[Editor’s Note: Before we indulge you with the recipe for these Phyllo Crisps, we want to share a few words about the author’s history with phyllo.] Phyllo is the backbone of many Turkish desserts, and I have fond memories of it. When I was four years old, I would watch in wonder as my mom, my aunts, and my grandma stretched fresh phyllo on the tabletop and then layered it to make crisp, sweet baklava. Like raising a child, stretching fresh phyllo into its paper-thin wonder really does take a village—or at least a large family. I thank Buddha for good-quality store-bought phyllo every time I pull it out of the freezer.

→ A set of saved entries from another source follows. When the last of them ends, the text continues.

File: src/rtl/mhfd_pkg.sv
package mhfd_pkg;

  localparam int AddrWidth = 4;
  localparam int DataWidth = 32;

  localparam logic [1:0] REG_MAGIC_WORD  = 2'd0;
  localparam logic [1:0] REG_VERSION     = 2'd1;
  localparam logic [1:0] REG_MAX_PAYLOAD = 2'd2;

  localparam logic [31:0] MAGIC_WORD_RESET  = 32'd0;
  localparam logic [7:0]  VERSION_RESET     = 8'd1;
  localparam logic [15:0] MAX_PAYLOAD_RESET = 16'd1012;

  localparam logic [1:0] KIND_HEADER  = 2'd0;
  localparam logic [1:0] KIND_PAYLOAD = 2'd1;
  localparam logic [1:0] KIND_ERROR   = 2'd2;

  localparam logic [1:0] ERR_BAD_MAGIC         = 2'd0;
  localparam logic [1:0] ERR_BAD_VERSION       = 2'd1;
  localparam logic [1:0] ERR_PAYLOAD_TOO_LARGE = 2'd2;
  localparam logic [1:0] ERR_NONE              = 2'd0;

  typedef struct packed {
    logic [31:0] magic_word;
    logic [7:0]  protocol_version;
    logic [15:0] max_payload;
  } cfg_t;

  typedef struct packed {
    logic [1:0]  kind;
    logic [7:0]  frame_type;
    logic [15:0] sequence_res;
    logic [15:0] payload_length;
    logic [7:0]  data_byte;
    logic [1:0]  error_code;
    logic        last;
  } result_t;

endpackage

File: src/rtl/magic_header_frame_deframer_core.sv
// Channel   Handshake              Payload
// input     in_valid / in_ready    rx_byte, restart
// output    out_valid / out_ready  kind, frame_type, sequence_res, payload_length,
//                                  data_byte, error_code, last
// config    APB psel/penable       paddr[3:0], pwdata, prdata
//
// One word is accepted every cycle the buffer is not full; any result is registered.
// The header and payload parser is a single registered pass per word.
// A two-entry output buffer keeps in_ready high while one result waits.
// Synchronous active-high reset returns the parser to hunting and restores registers.
module magic_header_frame_deframer_core (
  input  logic                            clk,
  input  logic                            rst,
  input  logic                            in_valid,
  output logic                            in_ready,
  input  logic [7:0]                      rx_byte,
  input  logic                            restart,
  output logic                            out_valid,
  input  logic                            out_ready,
  output logic [1:0]                      kind,
  output logic [7:0]                      frame_type,
  output logic [15:0]                     sequence_res,
  output logic [15:0]                     payload_length,
  output logic [7:0]                      data_byte,
  output logic [1:0]                      error_code,
  output logic                            last,
  input  logic                            psel,
  input  logic                            penable,
  input  logic                            pwrite,
  input  logic [mhfd_pkg::AddrWidth-1:0]  paddr,
  input  logic [mhfd_pkg::DataWidth-1:0]  pwdata,
  output logic [mhfd_pkg::DataWidth-1:0]  prdata,
  output logic                            pready
);

  mhfd_pkg::cfg_t    cfg;
  mhfd_pkg::result_t res;
  mhfd_pkg::result_t out_data;
  logic              res_valid;
  logic              take;

  assign take = in_valid && in_ready;

  mhfd_regs u_regs (
    .clk     (clk),
    .rst     (rst),
    .psel    (psel),
    .penable (penable),
    .pwrite  (pwrite),
    .paddr   (paddr),
    .pwdata  (pwdata),
    .prdata  (prdata),
    .pready  (pready),
    .cfg     (cfg)
  );

  mhfd_parse u_parse (
    .clk       (clk),
    .rst       (rst),
    .take      (take),
    .rx_byte   (rx_byte),
    .restart   (restart),
    .cfg       (cfg),
    .res_valid (res_valid),
    .res       (res)
  );

  mhfd_obuf u_obuf (
    .clk       (clk),
    .rst       (rst),
    .push      (res_valid),
    .push_data (res),
    .space     (in_ready),
    .out_valid (out_valid),
    .out_ready (out_ready),
    .out_data  (out_data)
  );

  assign kind           = out_data.kind;
  assign frame_type     = out_data.frame_type;
  assign sequence_res   = out_data.sequence_res;
  assign payload_length = out_data.payload_length;
  assign data_byte      = out_data.data_byte;
  assign error_code     = out_data.error_code;
  assign last           = out_data.last;

endmodule

File: src/rtl/mhfd_regs.sv
module mhfd_regs (
  input  logic                            clk,
  input  logic                            rst,
  input  logic                            psel,
  input  logic                            penable,
  input  logic                            pwrite,
  input  logic [mhfd_pkg::AddrWidth-1:0]  paddr,
  input  logic [mhfd_pkg::DataWidth-1:0]  pwdata,
  output logic [mhfd_pkg::DataWidth-1:0]  prdata,
  output logic                            pready,
  output mhfd_pkg::cfg_t                  cfg
);

  logic       wr_en;
  logic [1:0] reg_index;

  assign pready    = 1'b1;
  assign wr_en     = psel && penable && pwrite && pready;
  assign reg_index = paddr[3:2];

  always_ff @(posedge clk) begin
    if (rst) begin
      cfg.magic_word       <= mhfd_pkg::MAGIC_WORD_RESET;
      cfg.protocol_version <= mhfd_pkg::VERSION_RESET;
      cfg.max_payload      <= mhfd_pkg::MAX_PAYLOAD_RESET;
    end else if (wr_en) begin
      unique case (reg_index)
        mhfd_pkg::REG_MAGIC_WORD:  cfg.magic_word       <= pwdata;
        mhfd_pkg::REG_VERSION:     cfg.protocol_version <= pwdata[7:0];
        mhfd_pkg::REG_MAX_PAYLOAD: cfg.max_payload      <= pwdata[15:0];
        default: ;
      endcase
    end
  end

  always_comb begin
    unique case (reg_index)
      mhfd_pkg::REG_MAGIC_WORD:  prdata = cfg.magic_word;
      mhfd_pkg::REG_VERSION:     prdata = {24'd0, cfg.protocol_version};
      mhfd_pkg::REG_MAX_PAYLOAD: prdata = {16'd0, cfg.max_payload};
      default:                   prdata = '0;
    endcase
  end

endmodule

Phyllo is so wonderfully crisp, and when baked with butter and glazed with the honey syrup, it’s addictive. I find these phyllo crisps much easier to make than baklava, as the pieces are more manageable and they can get really golden brown and crisp. You can use the resulting crisps to give texture to parfaits, layer them as a mille-feuille or napoleon, even place a stack on a cheese platter. Whatever you do, enjoy them, and imagine that a wide-eyed four-year-old is watching you make them.–Yigit Pura

LC Phyllo Phenom Note

We imagine all manner of occasions where these phyllo crisps would be welcome. In addition to the plate of assorted cheeses mentioned above, we’re thinking alongside a singular aged cheese as well as some sliced pears and toasted nuts. Or a cup of tea. Some fresh figs and Greek yogurt. We could go on, although actually, tell you what, why don’t you fill in the blank for this phyllo phenom, sorta like those choose-your-own-adventure stories. Just let us know in a comment below.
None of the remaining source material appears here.